A recently revealed trend of female entrepreneurs using fake male assistants demonstrates how gender norms play out in business communication.
It is no surprise that women in business, especially those who are themselves entrepreneurs, face unique difficulties. A number of women have spoken out about this. A few women have even come out to reveal how they navigate these issues.
One way they have found helps their work is by having a fake male assistant who handles certain tasks.
Kelly Doody and Jandra Sutton are two such entrepreneurs who utilize this tactic. Doody is the CEO of Social School, and Sutton is a podcaster. Sutton revealed her use of a fake male assistant in a tiktok that went viral, seen here.

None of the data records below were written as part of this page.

==> config.mk <==
export PLATFORM = sky130hd
export DESIGN_NAME = feature_receiver_spi_flat
export DESIGN_NICKNAME = d
export VERILOG_FILES = /design/src/rtl/feature_receiver_spi_if.sv /design/src/rtl/feature_receiver_spi.sv /design/src/flat_wrapper.sv
export SDC_FILE = /design/constraint.sdc
export NUM_CORES = 1
export LEC_CHECK = 0
export CAP_MARGIN = 40
export CORE_MARGIN = 3
export CORE_UTILIZATION = 40
export CTS_CLUSTER_SIZE = 16
export DETAILED_ROUTE_END_ITERATION = 10
export HOLD_SLACK_MARGIN = 0.06
export SLEW_MARGIN = 20
export SYNTH_ARGS = -nofsm -noshare
export SYNTH_HDL_FRONTEND = slang
export SYNTH_SLANG_ARGS = --single-unit
==> constraint.sdc <==
create_clock -name systemClock -period 2.8 [get_ports systemClock]
set_clock_uncertainty 0.15 [all_clocks]
set_input_delay 0.28 -clock systemClock [delete_from_list [all_inputs] [get_ports systemClock]]
set_output_delay 0.28 -clock systemClock [all_outputs]
set_load 0.01 [all_outputs]
==> src/rtl/feature_receiver_spi_if.sv <==
// feature_receiver_spi_if: SPI link inputs, feature stream handshake and per-frame status.
interface feature_receiver_spi_if #(
  parameter int FEATURE_WIDTH = 16,
  parameter int COUNT_WIDTH = 8
);
  logic spiSck;
  logic spiMosi;
  logic spiTransferDone;
  logic [FEATURE_WIDTH-1:0] featureVector;
  logic featureValid;
  logic featureReady;
  logic frameDone;
  logic [COUNT_WIDTH-1:0] frameFeatureCount;
  logic frameErrorPartial;
  logic frameErrorOverflow;
  modport slave (
    input  spiSck, spiMosi, spiTransferDone, featureReady,
    output featureVector, featureValid, frameDone, frameFeatureCount, frameErrorPartial, frameErrorOverflow
  );
  modport master (
    output spiSck, spiMosi, spiTransferDone, featureReady,
    input  featureVector, featureValid, frameDone, frameFeatureCount, frameErrorPartial, frameErrorOverflow
  );
endinterface

==> src/rtl/feature_receiver_spi.sv <==
// feature_receiver_spi: oversampling SPI receiver feeding a show-ahead feature FIFO with per-frame status.
module feature_receiver_spi #(
  parameter int NUM_BITS_X = 4,
  parameter int NUM_BITS_Y = 4,
  parameter int FIFO_DEPTH = 8,
  parameter int COUNT_WIDTH = 8
) (
  input logic systemClock,
  input logic reset,
  feature_receiver_spi_if.slave bus
);
  localparam int FW = (NUM_BITS_X + NUM_BITS_Y) * 2;
  localparam int AW = $clog2(FIFO_DEPTH);
  localparam int BW = $clog2(FW);
  logic [1:0] r_sck_s, r_mosi_s, r_done_s;
  logic r_sck_prev, r_done_prev, r_sck_rise, r_done_rise, r_mosi_d;
  logic [FW-2:0] r_shift;
  logic [BW-1:0] r_bits;
  logic [COUNT_WIDTH-1:0] r_words, r_frame_count;
  logic r_ovf, r_frame_done, r_err_partial, r_err_ovf;
  logic [FW-1:0] r_mem [FIFO_DEPTH];
  logic [AW-1:0] r_wr_ptr, r_rd_ptr;
  logic [AW:0] r_cnt;
  logic [FW-1:0] w_word;
  logic [BW-1:0] w_bits_nx;
  logic [COUNT_WIDTH-1:0] w_words_nx;
  logic w_last, w_full, w_valid, w_pop, w_wr, w_ovf_nx;
  // Edge strobes are registered once more so a word lands 4 edges after the pin
  assign w_word = {r_shift, r_mosi_d};
  assign w_last = r_sck_rise && r_bits == BW'(FW - 1);
  assign w_full = r_cnt == (AW + 1)'(FIFO_DEPTH);
  assign w_valid = r_cnt != '0;
  assign w_pop = w_valid && bus.featureReady;
  assign w_wr = w_last && (!w_full || w_pop);
  assign w_bits_nx = r_sck_rise ? (w_last ? '0 : r_bits + 1'b1) : r_bits;
  assign w_words_nx = (w_last && r_words != '1) ? r_words + 1'b1 : r_words;
  assign w_ovf_nx = r_ovf || (w_last && w_full && !w_pop);
  always_ff @(posedge systemClock) begin
    if (reset) begin
      r_sck_s <= '0;
      r_mosi_s <= '0;
      r_done_s <= '0;
      r_sck_prev <= 1'b0;
      r_done_prev <= 1'b0;
      r_sck_rise <= 1'b0;
      r_done_rise <= 1'b0;
      r_mosi_d <= 1'b0;
      r_shift <= '0;
      r_bits <= '0;
      r_words <= '0;
      r_ovf <= 1'b0;
      r_frame_done <= 1'b0;
      r_frame_count <= '0;
      r_err_partial <= 1'b0;
      r_err_ovf <= 1'b0;
      r_wr_ptr <= '0;
      r_rd_ptr <= '0;
      r_cnt <= '0;
    end else begin
      r_sck_s <= {r_sck_s[0], bus.spiSck};
      r_mosi_s <= {r_mosi_s[0], bus.spiMosi};
      r_done_s <= {r_done_s[0], bus.spiTransferDone};
      r_sck_prev <= r_sck_s[1];
      r_done_prev <= r_done_s[1];
      r_sck_rise <= r_sck_s[1] && !r_sck_prev;
      r_done_rise <= r_done_s[1] && !r_done_prev;
      r_mosi_d <= r_mosi_s[1];
      if (r_sck_rise) r_shift <= w_word[FW-2:0];
      r_frame_done <= r_done_rise;
      if (r_done_rise) begin
        r_frame_count <= w_words_nx;
        r_err_partial <= w_bits_nx != '0;
        r_err_ovf <= w_ovf_nx;
      end
      r_bits <= r_done_rise ? '0 : w_bits_nx;
      r_words <= r_done_rise ? '0 : w_words_nx;
      r_ovf <= r_done_rise ? 1'b0 : w_ovf_nx;
      if (w_wr) r_wr_ptr <= r_wr_ptr + 1'b1;
      if (w_pop) r_rd_ptr <= r_rd_ptr + 1'b1;
      r_cnt <= r_cnt + (AW + 1)'(w_wr) - (AW + 1)'(w_pop);
    end
  end
  always_ff @(posedge systemClock) begin
    if (reset) begin
      for (int i = 0; i < FIFO_DEPTH; i++) r_mem[i] <= '0;
    end else if (w_wr) begin
      r_mem[r_wr_ptr] <= w_word;
    end
  end
  assign bus.featureValid = w_valid;
  assign bus.featureVector = w_valid ? r_mem[r_rd_ptr] : '0;
  assign bus.frameDone = r_frame_done;
  assign bus.frameFeatureCount = r_frame_count;
  assign bus.frameErrorPartial = r_err_partial;
  assign bus.frameErrorOverflow = r_err_ovf;
endmodule

==> src/flat_wrapper.sv <==
// flat-port wrapper written by rule: the top's interface ports become plain ports
module feature_receiver_spi_flat 
#(
  parameter int NUM_BITS_X = 4,
  parameter int NUM_BITS_Y = 4,
  parameter int FIFO_DEPTH = 8,
  parameter int COUNT_WIDTH = 8
)
  (systemClock, reset, bus_spiSck, bus_spiMosi, bus_spiTransferDone, bus_featureReady, bus_featureVector, bus_featureValid, bus_frameDone, bus_frameFeatureCount, bus_frameErrorPartial, bus_frameErrorOverflow);
  feature_receiver_spi_if #(.FEATURE_WIDTH(16), .COUNT_WIDTH(COUNT_WIDTH)) bus_i ();
  input logic systemClock;
  input logic reset;
  input wire logic [$bits(bus_i.spiSck)-1:0] bus_spiSck;
  input wire logic [$bits(bus_i.spiMosi)-1:0] bus_spiMosi;
  input wire logic [$bits(bus_i.spiTransferDone)-1:0] bus_spiTransferDone;
  input wire logic [$bits(bus_i.featureReady)-1:0] bus_featureReady;
  output wire logic [$bits(bus_i.featureVector)-1:0] bus_featureVector;
  output wire logic [$bits(bus_i.featureValid)-1:0] bus_featureValid;
  output wire logic [$bits(bus_i.frameDone)-1:0] bus_frameDone;
  output wire logic [$bits(bus_i.frameFeatureCount)-1:0] bus_frameFeatureCount;
  output wire logic [$bits(bus_i.frameErrorPartial)-1:0] bus_frameErrorPartial;
  output wire logic [$bits(bus_i.frameErrorOverflow)-1:0] bus_frameErrorOverflow;
  assign bus_i.spiSck = bus_spiSck;
  assign bus_i.spiMosi = bus_spiMosi;
  assign bus_i.spiTransferDone = bus_spiTransferDone;
  assign bus_i.featureReady = bus_featureReady;
  assign bus_featureVector = bus_i.featureVector;
  assign bus_featureValid = bus_i.featureValid;
  assign bus_frameDone = bus_i.frameDone;
  assign bus_frameFeatureCount = bus_i.frameFeatureCount;
  assign bus_frameErrorPartial = bus_i.frameErrorPartial;
  assign bus_frameErrorOverflow = bus_i.frameErrorOverflow;
  feature_receiver_spi #(.NUM_BITS_X(NUM_BITS_X), .NUM_BITS_Y(NUM_BITS_Y), .FIFO_DEPTH(FIFO_DEPTH), .COUNT_WIDTH(COUNT_WIDTH)) u_core (.systemClock(systemClock), .reset(reset), .bus(bus_i));
endmodule
==> flow_summary.json <==
{
  "worstMarginPinSlew_ns": 0.718,
  "cts_tree": "done",
  "criticalPathCategory": "flip-flop to output pin",
  "synth_ff_type": "edfxtp_1",
  "cts_num_sinks": 191,
  "clock_latency_ns": 0.42,
  "r2r_cells": 6,
  "finalCritPeriodShare": 0.971,
  "ir_drop_mv": 0.467,
  "viasPerCell": 5.02,
  "min_from": "u_core.r_done_prev",
  "syn_nets": 636,
  "path_delay_family": "buffers and inverters",
  "die_h_um": 151,
  "rows": 52,
  "status": "finished clean",
  "async_flop_share": 0,
  "clkTransAtPathRegs_ns": 0.07,
  "routed_wl_um": 17500,
  "fp.dieW_um": 151,
  "ant_nets": 0,
  "cts_made_buffers": 17,
  "io_buffers": 33,
  "synth-edff-count": 128,
  "cp_max_fo": 8,
  "grt_max_degree": 52,
  "gp_congestion": 0.744,
  "synthCells": 619,
  "yosys_warnings": 0,
  "fin_area_um2": 9860,
  "fp.dieArea_um2": 22800,
  "firstDrtPassIters": 5,
  "root_buffer": "clkbuf_16",
  "tns_ns": 0,
  "startpoint_type": "flip-flop",
  "num_io_pins": 34,
  "synth_commonest_cells": "129 x and2_1, 128 x edfxtp_1, 65 x nor2_1, 63 x dfxtp_1, 36 x mux2i_1",
  "synth.top_cell.area_share": 0.457,
  "core_area_um2": 20400,
  "final_layout_size_suffix_gt1_frac": 0.169,
  "placed_cells": 906,
  "grt_pass1_wl_um": 27800,
  "arrival_ns": 2.29,
  "power_leakage_nw": 3.71,
  "clock.fmax_mhz": 368,
  "start_util": 0.412,
  "n_antenna_cell": 0,
  "synth.most_common_cell": "and2_1",
  "slew_headroom": 0.520,
  "setup_violations": 0,
  "critical_path_required_ns": 2.37,
  "synthDistinctLibCells": 45,
  "drv_slew": 0,
  "pwr_density_cell_nw_per_um2": 750,
  "track_usage": 0.165,
  "yosys_register_bits": 191,
  "worstSetupEndpointType": "output pin",
  "fin_cells": 944,
  "drc": 0,
  "hp-class": "flip-flop to flip-flop",
  "wl_per_cell_um": 18.6,
  "grt_pass1_vias": 4835,
  "synth_area_leaders": "edfxtp_1 46%, dfxtp_1 15%, and2_1 9.6%",
  "nNetsFinal": 678,
  "htree_levels": 4,
  "worstHoldPathCells": 1,
  "path_buf_inv": 2,
  "synth.avg_cell_area_um2": 13.6,
  "rsz0062_at_grt": "false",
  "path_cells": "clkbuf_16 -> mux4_2 -> mux2i_1 -> nor2_1 -> clkdlybuf4s50_1",
  "grt.overflow.total": 0,
  "place_area_um2": 9120,
  "r2r_end": "u_core.r_mem[1][15]",
  "netlist_area_um2": 8410,
  "place_hpwl_um": 11000,
  "cap_violations": 0,
  "hold_viol_final": 0,
  "r2r-start": "u_core.r_bits[0]",
  "num_vias": 4743,
  "rrSetupSlack_ns": 0.19,
  "antenna_found_initial": 0,
  "area_growth_pct": 17.2,
  "slowest_stage": "mux4_2",
  "min_period_ns": 2.72,
  "yosysSeqAreaShare": 0.607,
  "clk_path_buf_depth": 2,
  "synth.largest_area_cell": "edfxtp_1",
  "min_to": "u_core.r_done_rise",
  "critPathMaxStageDelay_ns": 0.52,
  "drtIter0Drc": 262
}
[worst max path at each step]
| stage | start | to | slack, ns | cells past startpoint |
|---|---|---|---|---|
| after CTS | flip-flop | bus_featureVector[11] | -0.02 | 5 |
| after detailed placement | u_core.r_bits[0] | u_core.r_mem[3][12] | 0.19 | 6 |
| after global placement | u_core.r_cnt[2] | u_core.r_cnt[2] | 0.30 | 12 |
| final | flip-flop | bus_featureVector[3] | 0.08 | 5 |
| after global routing | flip-flop | bus_featureVector[15] | 0.001 | 5 |
| after floorplan | u_core.r_cnt[2] | u_core.r_cnt[2] | 0.18 | 14 |
[placed cells by master (no fill, tap or decap), drive strengths merged, types with 3 or more instances in the layout]
| cell type | n |
|---|---|
| a21oi | 4 |
| and4 | 4 |
| clkinv | 3 |
| clkdlybuf4s50 | 21 |
| or2 | 9 |
| nor2 | 65 |
| a21o | 6 |
| nand2b | 4 |
| nor3 | 9 |
| nand2 | 11 |
| dfxtp | 63 |
| bufinv | 3 |
| nor4b | 3 |
| mux2i | 36 |
| xnor2 | 6 |
| dlymetal6s2s | 10 |
| clkinvlp | 3 |
| nor2b | 12 |
| edfxtp | 128 |
| ha | 10 |
| and2 | 129 |
| a211oi | 7 |
| nand3 | 8 |
| buf | 25 |
| xor2 | 5 |
| mux4 | 32 |
| inv | 18 |
| clkbuf | 19 |
[metal layers]
metal,vias up,track usage,share of wire
met2,97,0.270,0.49
met4,0,0.0426,0.0097
met5,-,0,0
met3,13,0.0344,0.043
li1,2274,-,-
met1,2359,0.225,0.46
[registers in the layout (all words and copies together) (netlist names), 2 cells and up, named ones only]
name and count:
u_core.r_wr_ptr 3, u_core.bus.frameFeatureCount 8, u_core.r_words 8, u_core.r_sck_s 2
u_core.r_done_s 2, u_core.r_mosi_s 2, u_core.r_cnt 4, u_core.r_shift 15
u_core.r_mem 128, u_core.r_bits 4, u_core.r_rd_ptr 3
[power breakdown]
part	internal, mW	switching, mW
Clock	1.43	1.08
Sequential	3.13	0.0789
Combinational	0.893	0.791
Total	5.45	1.95
[cell families (layout without fill, tap and decap cells)]
logic type / after synthesis / count (layout) / share of synthesized area
compound gates: 27 / 27 / 0.0234
xor+xnor: 11 / 11 / 0.0115
fa+ha+maj: 11 / 11 / 0.0173
buf+inv: 48 / 103 / 0.0260
flops: 191 / 191 / 0.607
mux: 68 / 68 / 0.129
simple gates: 263 / 263 / 0.187
[repair_timing]
item	4_1_cts	5_1_grt
setup buffers	0	4
hold buffers	0	0
resized for setup	5	13
gates cloned	1	1
setup endpoints to repair	10	10
[metrics by stage]
step           power [mW]  setup slack [ns]  hold slack (ns)  utilization
2_1_floorplan        4.24             0.180            0.217            -
3_3_place_gp         4.82             0.300            0.223        0.447
3_5_place_dp         4.85             0.188            0.222        0.447
4_1_cts              7.42           -0.0187            0.229        0.478
5_1_grt              7.76           0.00136            0.242        0.483
6_report             7.40            0.0814            0.230        0.483
[cell type report]
class	count	area [um^2]
clock buffer	18	429
sequential	191	5110
inverter	13	48.8
multi-input combinational	380	3110
tap	270	338
timing repair buffer	58	649
fill	1793	10600
clock inverter	14	181
No activity file was read; power rests on OpenSTA's default activity.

Male Authority Figures Perceived more Positively than their Female Counterparts
Both concur on a lot of points about their fake male assistants. Male authority is received more positively than female authority, which makes it easier for them to be more forward with clients. Where men are seen as being naturally assertive, women are perceived in a negative light.
Further, women tend to have a harder time during negotiation processes. Men are expected to do this, almost to the point of being considered natural for them. For women, though, they are not expected to negotiate, and therefore are taken less seriously when they do.
Often called the “likeability bias”, this phenomenon explains why women feel the need to employ fake men to serve in an authoritative assistant role. Since women are expected to be subservient and pleasant, they often are challenged in authority roles.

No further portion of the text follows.